March 29 (Bloomberg) -- China’s stocks fell, dragging the benchmark index to its lowest level in more than 10 weeks, on concern the slowing economy is spurring earnings shortfalls.
Sany Heavy Industry Co. and gold producer Zijin Mining Group Co. retreated at least 2.6 percent after net income trailed estimates. Sinovel Wind Group Co., the country’s biggest maker of wind turbines, dropped for a sixth day after the Shanghai Securities News reported the government is slowing growth in new wind power projects. Poly Real Estate Group Co. led a gauge of developers to its biggest gain in almost two weeks on speculation the government may relax some property restrictions as the economy decelerates.
“It looks like the slump in economic and earnings growth exceeds investors’ expectations,” said Wang Zheng, Shanghai-based chief investment officer at Jingxi Investment Management Co., which manages about $120 million. “The market may need to correct until the end of the first half.”
The Shanghai Composite Index dropped 32.72 points, or 1.4 percent, to 2,252.16 at the close, the lowest since Jan. 16. The CSI 300 Index declined 1.3 percent to 2,443.12. The Bloomberg China-US 55 Index, the measure of the most-traded U.S.-listed Chinese companies, retreated 2 percent in New York yesterday. China’s markets will be closed from April 2 to April 4 for public holidays.
The Shanghai Composite has dropped 8.5 percent from this year’s high on March 2 on concern the world’s second-biggest economy is stalling as the government’s property curbs and tight monetary policies reduce profits. The index fell the most in four months yesterday after Societe Generale SA said Chinese corporate profits won’t grow at all this year. The gauge is still up 2.4 percent since Dec. 31 and is poised for the biggest quarterly gain in a year.
Five-hundred and five companies in the Shanghai Composite have released annual earnings, posting average profit growth of 17 percent, which trails analyst estimates by 3.6 percent, according to data compiled by Bloomberg. That compared with an increase of 38 percent in the previous year.
Sany Heavy, the biggest Chinese machinery maker, fell 4.1 percent to 12.32 yuan. Net income rose 54 percent to 8.65 billion yuan ($1.4 billion) last year, compared with the 9 billion yuan average of 16 analyst estimates compiled by Bloomberg. The company had forecast a 50 percent to 60 percent increase in profit.
Zijin Mining, China’s largest gold producer, lost 2.6 percent to 4.10 yuan. Net income climbed 18 percent to 5.71 billion yuan. The company forecast a profit of 5.8 billion yuan for 2011 on Feb. 3.

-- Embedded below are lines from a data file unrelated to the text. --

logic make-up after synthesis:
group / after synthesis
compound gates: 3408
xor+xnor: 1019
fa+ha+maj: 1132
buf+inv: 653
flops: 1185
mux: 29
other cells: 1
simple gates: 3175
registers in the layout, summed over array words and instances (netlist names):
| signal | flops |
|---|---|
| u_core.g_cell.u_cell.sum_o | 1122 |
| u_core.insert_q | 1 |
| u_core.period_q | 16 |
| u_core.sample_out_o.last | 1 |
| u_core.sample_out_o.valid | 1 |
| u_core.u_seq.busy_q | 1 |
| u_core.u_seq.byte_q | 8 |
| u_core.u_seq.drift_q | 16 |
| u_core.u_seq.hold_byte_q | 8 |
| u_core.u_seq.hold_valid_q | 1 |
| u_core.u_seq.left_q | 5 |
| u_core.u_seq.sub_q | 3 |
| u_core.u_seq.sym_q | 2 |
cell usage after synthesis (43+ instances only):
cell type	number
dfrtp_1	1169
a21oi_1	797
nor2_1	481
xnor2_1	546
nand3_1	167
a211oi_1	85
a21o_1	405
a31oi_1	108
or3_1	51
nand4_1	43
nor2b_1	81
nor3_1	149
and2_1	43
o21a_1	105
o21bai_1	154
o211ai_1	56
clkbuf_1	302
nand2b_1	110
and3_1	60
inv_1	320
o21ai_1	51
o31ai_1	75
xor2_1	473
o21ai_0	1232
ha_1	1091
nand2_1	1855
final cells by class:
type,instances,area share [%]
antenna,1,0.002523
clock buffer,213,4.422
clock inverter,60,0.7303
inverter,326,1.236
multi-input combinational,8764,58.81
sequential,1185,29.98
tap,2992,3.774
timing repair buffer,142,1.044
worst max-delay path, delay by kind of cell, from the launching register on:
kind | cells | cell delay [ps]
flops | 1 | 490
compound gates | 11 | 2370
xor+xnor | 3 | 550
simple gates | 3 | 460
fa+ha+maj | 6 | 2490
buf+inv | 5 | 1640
### config.mk
export PLATFORM = sky130hd
export DESIGN_NAME = qrs_div_cell
export DESIGN_NICKNAME = d
export VERILOG_FILES = /design/src/rtl/quadratic_root_solver_defines.svh /design/src/rtl/qrs_div_cell.sv
export SDC_FILE = /design/constraint.sdc
export NUM_CORES = 1
export LEC_CHECK = 0
export BUFFER_PORTS_ARGS = -buffer_cell sky130_fd_sc_hd__buf_2
export CORE_ASPECT_RATIO = 0.6
export CORE_MARGIN = 4
export CORE_UTILIZATION = 35
export DETAILED_ROUTE_END_ITERATION = 8
export SETUP_SLACK_MARGIN = 0.3
export SYNTH_ARGS = -nofsm -noshare
export SYNTH_HDL_FRONTEND = slang
export SYNTH_SLANG_ARGS = --single-unit
### constraint.sdc
create_clock -name clk_i -period 0.8 [get_ports clk_i]
set_input_delay 0.2 -clock clk_i [delete_from_list [all_inputs] [get_ports clk_i]]
set_output_delay 0.2 -clock clk_i [all_outputs]
set_load 0.03 [all_outputs]
## src/rtl/quadratic_root_solver_defines.svh

```systemverilog
// Assertion helpers included by quadratic_root_solver.sv; the asserting module supplies clk_i and rst_ni.
`ifndef QUADRATIC_ROOT_SOLVER_DEFINES_SVH
`define QUADRATIC_ROOT_SOLVER_DEFINES_SVH

// Same-cycle implication.
`define QRS_ASSERT_NOW(lbl, pre, post, msg) \
  lbl: assert property (@(posedge clk_i) disable iff (!rst_ni) (pre) |-> (post)) \
    else $error(msg);

// Next-cycle implication.
`define QRS_ASSERT_NEXT(lbl, pre, post, msg) \
  lbl: assert property (@(posedge clk_i) disable iff (!rst_ni) (pre) |=> (post)) \
    else $error(msg);

`endif

```

## src/rtl/qrs_sqrt_cell.sv

```systemverilog
module qrs_sqrt_cell #(
  parameter int unsigned SW    = 33,
  parameter int unsigned SIDEW = 8
) (
  input  logic               clk_i,
  input  logic               rst_ni,
  input  logic               en_i,
  input  logic               valid_i,
  input  logic [2*SW-1:0]    rad_i,
  input  logic [SW+1:0]      rem_i,
  input  logic [SW-1:0]      root_i,
  input  logic [SIDEW-1:0]   side_i,
  output logic               valid_o,
  output logic [2*SW-1:0]    rad_o,
  output logic [SW+1:0]      rem_o,
  output logic [SW-1:0]      root_o,
  output logic [SIDEW-1:0]   side_o
);

  logic [SW+1:0] rem_sh;
  logic [SW+1:0] trial;
  logic          ge;

  // Bring down the next two radicand bits and try root*4+1.
  assign rem_sh = {rem_i[SW-1:0], rad_i[2*SW-1 -: 2]};
  assign trial  = {root_i, 2'b01};
  assign ge     = (rem_sh >= trial);

  always_ff @(posedge clk_i or negedge rst_ni) begin
    if (!rst_ni) begin
      valid_o <= 1'b0;
    end else if (en_i) begin
      valid_o <= valid_i;
    end
  end

  always_ff @(posedge clk_i) begin
    if (en_i) begin
      rad_o  <= rad_i << 2;
      rem_o  <= ge ? (rem_sh - trial) : rem_sh;
      root_o <= {root_i[SW-2:0], ge};
      side_o <= side_i;
    end
  end

endmodule

```
`config.mk`:
```
export PLATFORM = sky130hd
export DESIGN_NAME = message_deframer_crc32_check_top_flat
export DESIGN_NICKNAME = d
export VERILOG_FILES = /design/src/sv/dfc_pkg.sv /design/src/sv/dfc_if.sv /design/src/sv/message_deframer_crc32_check_top.sv /design/src/sv/dfc_front.sv /design/src/sv/dfc_queue.sv /design/src/sv/dfc_back.sv /design/src/flat_wrapper.sv
export SDC_FILE = /design/constraint.sdc
export NUM_CORES = 2
export LEC_CHECK = 0
export BUFFER_PORTS_ARGS = -buffer_cell sky130_fd_sc_hd__buf_2
export CORE_MARGIN = 2
export CORE_UTILIZATION = 45
export DETAILED_ROUTE_END_ITERATION = 8
export GPL_TIMING_DRIVEN = 0
export PLACE_DENSITY_LB_ADDON = 0.25
export SLEW_MARGIN = 20
export SYNTH_ARGS = -nofsm -noshare
export SYNTH_HDL_FRONTEND = slang
export SYNTH_SLANG_ARGS = --single-unit
export TNS_END_PERCENT = 30
```
`constraint.sdc`:
```
create_clock -name clk -period 18.8 [get_ports clk]
set_input_delay 1.88 -clock clk [delete_from_list [all_inputs] [get_ports clk]]
set_output_delay 1.88 -clock clk [all_outputs]
set_load 0.005 [all_outputs]
```
==> src/hdl/octs_scan.sv <==
// ----------------------------------------------------------------------------
// octs_scan
// Sequencer that walks the line memory for lookups and oldest-stamp victim
// selection, holds the valid bits and the fill counter.
// ----------------------------------------------------------------------------
module octs_scan
    import octs_pkg::*;
(
    input  logic             i_clk,
    input  logic             i_rst_n,
    input  t_cmd             i_cmd,
    input  logic [LEN_W-1:0] i_max_obj,
    output logic             o_busy,
    output t_result          o_res
);

    localparam logic [1:0] S_IDLE = 2'd0;
    localparam logic [1:0] S_SCAN = 2'd1;

    localparam t_line_idx LAST = LINE_W'(NUM_LINES - 1);

    logic [1:0]             r_state, n_state;
    logic                   r_cmd, n_cmd;
    logic [KEY_W-1:0]       r_key, n_key;
    logic [LEN_W-1:0]       r_len, n_len;
    logic [NUM_LINES-1:0]   r_valid, n_valid;
    logic [STAMP_W-1:0]     r_fill_cnt, n_fill_cnt;
    t_line_idx              r_addr, n_addr;
    logic                   r_issue_done, n_issue_done;
    logic                   r_cmp_vld, n_cmp_vld;
    t_line_idx              r_cmp_idx, n_cmp_idx;
    logic [STAMP_W-1:0]     r_min_stamp, n_min_stamp;
    t_line_idx              r_min_idx, n_min_idx;
    t_result                r_res, n_res;

    logic      accept;
    logic      all_valid;
    t_line_idx first_free;
    logic      mem_we;
    t_line_idx mem_waddr;
    t_line     mem_wdata;
    logic      mem_re;
    t_line     mem_rdata;
    logic      match;
    logic      older;

    octs_line_mem u_mem (
        .i_clk   (i_clk),
        .i_we    (mem_we),
        .i_waddr (mem_waddr),
        .i_wdata (mem_wdata),
        .i_re    (mem_re),
        .i_raddr (r_addr),
        .o_rdata (mem_rdata)
    );

    assign o_busy    = (r_state != S_IDLE);
    assign accept    = i_cmd.start && (r_state == S_IDLE);
    assign all_valid = &r_valid;

    // lowest-numbered invalid line
    always_comb begin
        first_free = '0;
        for (int i = NUM_LINES - 1; i >= 0; i--) begin
            if (!r_valid[i]) begin
                first_free = LINE_W'(i);
            end
        end
    end

    assign match = r_valid[r_cmp_idx] && (mem_rdata.tag == r_key);
    // first compared line seeds the minimum; strict less keeps lowest index on ties
    assign older = (r_cmp_idx == '0) || (mem_rdata.stamp < r_min_stamp);

    always_comb begin
        n_state      = r_state;
        n_cmd        = r_cmd;
        n_key        = r_key;
        n_len        = r_len;
        n_valid      = r_valid;
        n_fill_cnt   = r_fill_cnt;
        n_addr       = r_addr;
        n_issue_done = r_issue_done;
        n_cmp_vld    = 1'b0;
        n_cmp_idx    = r_addr;
        n_min_stamp  = r_min_stamp;
        n_min_idx    = r_min_idx;
        n_res        = '0;
        mem_we       = 1'b0;
        mem_waddr    = first_free;
        mem_wdata    = '{tag: i_cmd.key, len: i_cmd.len, stamp: r_fill_cnt + 1'b1};
        mem_re       = 1'b0;

        case (r_state)
            S_IDLE: begin
                if (accept) begin
                    n_cmd        = i_cmd.cmd;
                    n_key        = i_cmd.key;
                    n_len        = i_cmd.len;
                    n_addr       = '0;
                    n_issue_done = 1'b0;
                    if (i_cmd.cmd == CMD_LOOKUP) begin
                        n_state = S_SCAN;
                    end else if (i_cmd.len > i_max_obj) begin
                        n_res.done = 1'b1;
                    end else if (!all_valid) begin
                        // free line: write it straight away
                        mem_we              = 1'b1;
                        n_valid[first_free] = 1'b1;
                        n_fill_cnt          = r_fill_cnt + 1'b1;
                        n_res.done          = 1'b1;
                        n_res.filled        = 1'b1;
                        n_res.line          = IDX_W'(first_free);
                    end else begin
                        n_state = S_SCAN;
                    end
                end
            end
            S_SCAN: begin
                mem_re    = !r_issue_done;
                n_cmp_vld = !r_issue_done;
                if (!r_issue_done) begin
                    n_addr = r_addr + 1'b1;
                    if (r_addr == LAST) begin
                        n_issue_done = 1'b1;
                    end
                end
                if (r_cmp_vld) begin
                    if (r_cmd == CMD_LOOKUP) begin
                        if (match) begin
                            n_state    = S_IDLE;
                            n_res.done = 1'b1;
                            n_res.hit  = 1'b1;
                            n_res.line = IDX_W'(r_cmp_idx);
                            n_res.len  = mem_rdata.len;
                        end else if (r_cmp_idx == LAST) begin
                            n_state    = S_IDLE;
                            n_res.done = 1'b1;
                        end
                    end else begin
                        if (older) begin
                            n_min_stamp = mem_rdata.stamp;
                            n_min_idx   = r_cmp_idx;
                        end
                        if (r_cmp_idx == LAST) begin
                            mem_we             = 1'b1;
                            mem_waddr          = n_min_idx;
                            mem_wdata          = '{tag: r_key, len: r_len,
                                                   stamp: r_fill_cnt + 1'b1};
                            n_valid[n_min_idx] = 1'b1;
                            n_fill_cnt         = r_fill_cnt + 1'b1;
                            n_state            = S_IDLE;
                            n_res.done         = 1'b1;
                            n_res.filled       = 1'b1;
                            n_res.line         = IDX_W'(n_min_idx);
                        end
                    end
                end
            end
            default: begin
                n_state = S_IDLE;
            end
        endcase
    end

    always_ff @(posedge i_clk) begin
        if (!i_rst_n) begin
            r_state    <= S_IDLE;
            r_valid    <= '0;
            r_fill_cnt <= '0;
            r_cmp_vld  <= 1'b0;
            r_res      <= '0;
        end else begin
            r_state    <= n_state;
            r_valid    <= n_valid;
            r_fill_cnt <= n_fill_cnt;
            r_cmp_vld  <= n_cmp_vld;
            r_res      <= n_res;
        end
    end

    always_ff @(posedge i_clk) begin
        r_cmd        <= n_cmd;
        r_key        <= n_key;
        r_len        <= n_len;
        r_addr       <= n_addr;
        r_issue_done <= n_issue_done;
        r_cmp_idx    <= n_cmp_idx;
        r_min_stamp  <= n_min_stamp;
        r_min_idx    <= n_min_idx;
    end

    assign o_res = r_res;

endmodule

==> src/hdl/object_cache_tag_store_core.sv <==
// ----------------------------------------------------------------------------
// object_cache_tag_store_core
// Fully associative tag store with oldest-fill replacement.
// Lookup walks the lines, one line memory read per cycle, and ends on the first
//   match or after the last line; a fill into a free line or an oversized fill
//   answers in the cycle after it is taken; a full-cache fill first walks all stamps.
// Throughput: one command at a time; a walk holds busy high up to the result
//   strobe cycle, a free-line or oversized fill never raises it.
// Reset: synchronous active low, clears valid bits and fill counter, sets the
//   size limit to 102400. Results cannot be stalled by the receiver.
// ----------------------------------------------------------------------------
module object_cache_tag_store_core
    import octs_pkg::*;
(
    input  logic             i_clk,
    input  logic             i_rst_n,
    input  logic             start,
    output logic             busy,
    input  logic             i_cmd,
    input  logic [KEY_W-1:0] i_key,
    input  logic [LEN_W-1:0] i_object_length,
    input  logic             i_cfg_we,
    input  logic [LEN_W-1:0] i_cfg_wdata,
    output logic             o_done,
    output logic             o_hit,
    output logic [IDX_W-1:0] o_line_index,
    output logic [LEN_W-1:0] o_stored_length,
    output logic             o_filled
);

    logic [LEN_W-1:0] r_max_obj;
    t_cmd             cmd;
    t_result          res;

    always_ff @(posedge i_clk) begin
        if (!i_rst_n) begin
            r_max_obj <= MAX_OBJ_RESET;
        end else if (i_cfg_we) begin
            r_max_obj <= i_cfg_wdata;
        end
    end

    // command beat
    assign cmd = '{start: start, cmd: i_cmd, key: i_key, len: i_object_length};

    octs_scan u_scan (
        .i_clk     (i_clk),
        .i_rst_n   (i_rst_n),
        .i_cmd     (cmd),
        .i_max_obj (r_max_obj),
        .o_busy    (busy),
        .o_res     (res)
    );

    assign o_done          = res.done;
    assign o_hit           = res.hit;
    assign o_line_index    = res.line;
    assign o_stored_length = res.len;
    assign o_filled        = res.filled;

endmodule
$ cat src/hw/rtl/sdc_req_if.sv
`timescale 1ns / 1ps
interface sdc_req_if;
   logic       valid;
   logic       ready;
   logic [7:0] data_byte;
   logic       start_block;

   modport source (output valid, data_byte, start_block, input ready);
   modport sink   (input valid, data_byte, start_block, output ready);
endinterface

$ cat src/hw/rtl/sdc_rsp_if.sv
`timescale 1ns / 1ps
interface sdc_rsp_if;
   logic       valid;
   logic       ready;
   logic [7:0] crc_byte;
   logic       crc_mismatch;
   logic       block_bad;
   logic       last;

   modport source (output valid, crc_byte, crc_mismatch, block_bad, last, input ready);
   modport sink   (input valid, crc_byte, crc_mismatch, block_bad, last, output ready);
endinterface
`config.mk`:
```
export PLATFORM = sky130hd
export DESIGN_NAME = flv_container_demuxer
export DESIGN_NICKNAME = d
export VERILOG_FILES = /design/src/design/flvd_pkg.sv /design/src/design/flv_container_demuxer.sv /design/src/design/flvd_in_reg.sv /design/src/design/flvd_parser.sv /design/src/design/flvd_out_reg.sv
export SDC_FILE = /design/constraint.sdc
export NUM_CORES = 1
export LEC_CHECK = 0
export ABC_CLOCK_PERIOD_IN_PS = 9400
export BUFFER_PORTS_ARGS = -buffer_cell sky130_fd_sc_hd__clkbuf_2
export CELL_PAD_IN_SITES_DETAIL_PLACEMENT = 0
export CELL_PAD_IN_SITES_GLOBAL_PLACEMENT = 2
export CORE_MARGIN = 1.5
export CORE_UTILIZATION = 35
export DETAILED_ROUTE_END_ITERATION = 10
export PLACE_DENSITY_LB_ADDON = 0.1
export SYNTH_ARGS = -nofsm -noshare
export SYNTH_HDL_FRONTEND = slang
export SYNTH_HIERARCHICAL = 1
export SYNTH_SLANG_ARGS = --single-unit
```
`constraint.sdc`:
```
create_clock -name clock -period 9.4 [get_ports clock]
set_input_delay 0.47 -clock clock [delete_from_list [all_inputs] [get_ports clock]]
set_output_delay 0.47 -clock clock [all_outputs]
set_load 0.005 [all_outputs]
```
**src/rtl/core/phtl_pkg.sv**
```systemverilog
// ---------------------------------------------------------------------------
// phtl_pkg: shared types and constants of the point-in-brick locator
// Transaction structs, controller command group, tetra node tables.
// ---------------------------------------------------------------------------
`timescale 1ns / 1ps
`default_nettype none

package phtl_pkg;

  localparam int COORD_W          = 32;
  localparam int DIFF_W           = 33;
  localparam int MOP_W            = 35;
  localparam int PROD_W           = 70;
  localparam int MINOR_W          = 67;
  localparam int MLO_W            = 34;
  localparam int DET_W            = 104;
  localparam int TOL_W            = 16;
  localparam int WEIGHT_W         = 32;
  localparam int NODE_COUNT       = 8;
  localparam int DET_COUNT        = 5;
  localparam int QUOT_BITS        = 31;
  localparam int WEIGHT_FRAC_DEF  = 30;
  localparam logic [TOL_W-1:0] TOL_RESET = 16'd1;

  localparam logic       ACT_POINT   = 1'b0;
  localparam logic       ACT_VERTEX  = 1'b1;
  localparam logic [2:0] LAST_VERTEX = 3'd7;
  localparam logic [2:0] PT_QUERY    = 3'd4;

  typedef struct packed {
    logic                       action;
    logic [2:0]                 vertex_index;
    logic signed [COORD_W-1:0]  coord_x;
    logic signed [COORD_W-1:0]  coord_y;
    logic signed [COORD_W-1:0]  coord_z;
  } in_t;

  typedef struct packed {
    logic                        found;
    logic [2:0]                  tet_index;
    logic                        orientation_error;
    logic signed [WEIGHT_W-1:0]  weight_0;
    logic signed [WEIGHT_W-1:0]  weight_1;
    logic signed [WEIGHT_W-1:0]  weight_2;
    logic signed [WEIGHT_W-1:0]  weight_3;
    logic signed [WEIGHT_W-1:0]  weight_4;
    logic signed [WEIGHT_W-1:0]  weight_5;
    logic signed [WEIGHT_W-1:0]  weight_6;
    logic signed [WEIGHT_W-1:0]  weight_7;
  } out_t;

  typedef struct packed {
    logic       load;
    logic       clear;
    logic       rd_en;
    logic [2:0] rd_node;
    logic       rd_is_query;
    logic       cap_en;
    logic [1:0] cap_slot;
    logic       diff_en;
    logic       mul_en;
    logic       acc_en;
    logic [3:0] step;
    logic       det_save;
    logic [2:0] det_sel;
    logic       tet_eval;
    logic [2:0] tet_idx;
    logic       div_init;
    logic [1:0] div_sel;
    logic       div_step;
    logic       div_wb;
    logic [2:0] div_node;
  } cmd_t;

  // Local node of corner j of tetrahedron k
  function automatic logic [2:0] tet_node(input logic [2:0] k, input logic [1:0] j);
    logic [2:0] n;
    case ({k, j})
      5'b000_00: n = 3'd0;
      5'b000_01: n = 3'd2;
      5'b000_10: n = 3'd3;
      5'b000_11: n = 3'd7;
      5'b001_00: n = 3'd0;
      5'b001_01: n = 3'd1;
      5'b001_10: n = 3'd2;
      5'b001_11: n = 3'd5;
      5'b010_00: n = 3'd4;
      5'b010_01: n = 3'd7;
      5'b010_10: n = 3'd5;
      5'b010_11: n = 3'd0;
      5'b011_00: n = 3'd5;
      5'b011_01: n = 3'd7;
      5'b011_10: n = 3'd6;
      5'b011_11: n = 3'd2;
      5'b100_00: n = 3'd5;
      5'b100_01: n = 3'd7;
      5'b100_10: n = 3'd2;
      5'b100_11: n = 3'd0;
      default:   n = 3'd0;
    endcase
    return n;
  endfunction

  // Row p of determinant di: a tetra corner (0..3) or the query point
  function automatic logic [2:0] det_point(input logic [2:0] di, input logic [1:0] p);
    logic [2:0] c;
    case (di)
      3'd0:    c = {1'b0, p};
      3'd1: begin
        case (p)
          2'd0:    c = 3'd1;
          2'd1:    c = 3'd3;
          2'd2:    c = 3'd2;
          default: c = PT_QUERY;
        endcase
      end
      3'd2: begin
        case (p)
          2'd0:    c = 3'd2;
          2'd1:    c = 3'd3;
          2'd2:    c = 3'd0;
          default: c = PT_QUERY;
        endcase
      end
      3'd3: begin
        case (p)
          2'd0:    c = 3'd0;
          2'd1:    c = 3'd3;
          2'd2:    c = 3'd1;
          default: c = PT_QUERY;
        endcase
      end
      default: begin
        case (p)
          2'd0:    c = 3'd0;
          2'd1:    c = 3'd1;
          2'd2:    c = 3'd2;
          default: c = PT_QUERY;
        endcase
      end
    endcase
    return c;
  endfunction

endpackage

`default_nettype wire

```
**src/rtl/core/phtl_ctrl.sv**
```systemverilog
// ---------------------------------------------------------------------------
// phtl_ctrl: sequencer of the point-in-brick locator
// Walks tetrahedra, determinant rows, multiply steps and divisions.
// ---------------------------------------------------------------------------
`timescale 1ns / 1ps
`default_nettype none

module phtl_ctrl (
  input  wire logic          clk,
  input  wire logic          rst,
  input  wire logic          start,
  input  wire logic          action,
  input  wire logic [2:0]    vertex_index,
  input  wire logic          hit,
  output phtl_pkg::cmd_t     cmd,
  output logic               busy,
  output logic               done
);

  typedef enum logic [3:0] {
    S_IDLE, S_FETCH, S_DIFF, S_MUL, S_SAVE, S_EVAL, S_DINIT, S_DRUN, S_DWB, S_DONE
  } state_t;

  state_t     state;
  logic [2:0] k;
  logic [2:0] di;
  logic [2:0] fc;
  logic [3:0] step;
  logic       phase;
  logic [1:0] j;
  logic [4:0] dcnt;
  logic       accept;
  logic       trigger;
  logic [2:0] code;

  assign accept  = start && (state == S_IDLE);
  assign trigger = (action == phtl_pkg::ACT_VERTEX) && (vertex_index == phtl_pkg::LAST_VERTEX);
  assign busy    = (state != S_IDLE);
  assign done    = (state == S_DONE);
  assign code    = phtl_pkg::det_point(di, fc[1:0]);

  // Decode commands for the datapath
  always_comb begin
    cmd             = '0;
    cmd.load        = accept;
    cmd.clear       = accept && trigger;
    cmd.rd_node     = phtl_pkg::tet_node(k, code[1:0]);
    cmd.rd_is_query = (code == phtl_pkg::PT_QUERY);
    cmd.cap_slot    = 2'(fc - 3'd1);
    cmd.step        = step;
    cmd.det_sel     = di;
    cmd.tet_idx     = k;
    cmd.div_sel     = j;
    cmd.div_node    = phtl_pkg::tet_node(k, j);
    case (state)
      S_FETCH: begin
        cmd.rd_en  = (fc != 3'd4);
        cmd.cap_en = (fc != 3'd0);
      end
      S_DIFF:  cmd.diff_en  = 1'b1;
      S_MUL: begin
        cmd.mul_en = !phase;
        cmd.acc_en = phase;
      end
      S_SAVE:  cmd.det_save = 1'b1;
      S_EVAL:  cmd.tet_eval = 1'b1;
      S_DINIT: cmd.div_init = 1'b1;
      S_DRUN:  cmd.div_step = 1'b1;
      S_DWB:   cmd.div_wb   = 1'b1;
      default: ;
    endcase
  end

  // Advance the sequence
  always_ff @(posedge clk) begin
    if (rst) begin
      state <= S_IDLE;
      k     <= '0;
      di    <= '0;
      fc    <= '0;
      step  <= '0;
      phase <= 1'b0;
      j     <= '0;
      dcnt  <= '0;
    end else begin
      case (state)
        S_IDLE: begin
          if (accept && trigger) begin
            state <= S_FETCH;
            k     <= '0;
            di    <= '0;
            fc    <= '0;
          end
        end
        S_FETCH: begin
          if (fc == 3'd4) begin
            state <= S_DIFF;
            fc    <= '0;
          end else begin
            fc <= fc + 3'd1;
          end
        end
        S_DIFF: begin
          state <= S_MUL;
          step  <= '0;
          phase <= 1'b0;
        end
        S_MUL: begin
          phase <= !phase;
          if (phase) begin
            if (step == 4'd11) state <= S_SAVE;
            else step <= step + 4'd1;
          end
        end
        S_SAVE: begin
          if (di == 3'd4) begin
            state <= S_EVAL;
          end else begin
            di    <= di + 3'd1;
            state <= S_FETCH;
          end
        end
        S_EVAL: begin
          if (hit) begin
            state <= S_DINIT;
            j     <= '0;
          end else if (k == 3'd4) begin
            state <= S_DONE;
          end else begin
            k     <= k + 3'd1;
            di    <= '0;
            state <= S_FETCH;
          end
        end
        S_DINIT: begin
          state <= S_DRUN;
          dcnt  <= '0;
        end
        S_DRUN: begin
          if (dcnt == 5'(phtl_pkg::QUOT_BITS - 1)) state <= S_DWB;
          else dcnt <= dcnt + 5'd1;
        end
        S_DWB: begin
          if (j == 2'd3) begin
            state <= S_DONE;
          end else begin
            j     <= j + 2'd1;
            state <= S_DINIT;
          end
        end
        S_DONE:  state <= S_IDLE;
        default: state <= S_IDLE;
      endcase
    end
  end

endmodule

`default_nettype wire

```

Sinovel Wind lost 1.4 percent to 15.05 yuan, capping a six-day, 10 percent decline. Xinjiang Goldwind Science & Technology Co., the country’s second-biggest maker of wind turbines, slid 2.4 percent to 7.45 yuan. The National Energy Administration told local governments not to “arrange” new wind power projects in areas where more than 20 percent of wind farm output is lost because of limited grid capacity, Shanghai Securities News reported, citing a notice.
Chinese equities will probably extend their retreat unless there is “significant” easing of monetary policy, according to Alan Lam, a Hong Kong-based analyst at Bank Julius Baer & Co., which has about $286 billion in client assets worldwide.
“In the coming three months, the rally has ended,” Lam said by phone yesterday. “The economic slowdown will continue for a while and there are overexpectations on policy. It’s a fact that the economic slowdown in China is negative on profitability.”
The Shanghai Composite was the worst performer among the world’s 10 biggest markets in 2010 and 2011, tumbling a combined 33 percent, as the central bank increased interest rates and lenders’ reserve-requirement ratios to tame inflation.
Slow economic recovery will prompt the government to loosen monetary policy, according to Morgan Stanley, which increased its estimate for China’s 2012 economic growth to 9 percent from 8.4 percent.
Morgan Stanley expects measures including at least one cut of 25 basis points in the benchmark lending rate, further bank reserve ratio cuts and the resumption of infrastructure investment projects, according to an e-mailed report by analysts led by Helen Qiao.
A measure of property stocks in the Shanghai Composite added 0.7 percent, its biggest gain since March 16. Poly Real Estate, China’s second-largest developer by market value, climbed 2.4 percent to 10.80 yuan. Gemdale Corp., the four biggest, gained 4 percent to 5.79 yuan.
“The country’s economic growth is slowing down, so investors speculated that the government may not maintain an absolute tightening over the market,” said Dai Fang, a Shanghai-based property analyst at Zheshang Securities Co.
Thirty-day volatility on the Shanghai Composite was at 17.4 today, its highest since March 2. About 8.4 billion shares changed hands in the gauge yesterday, or 5.6 percent lower than the daily average this year.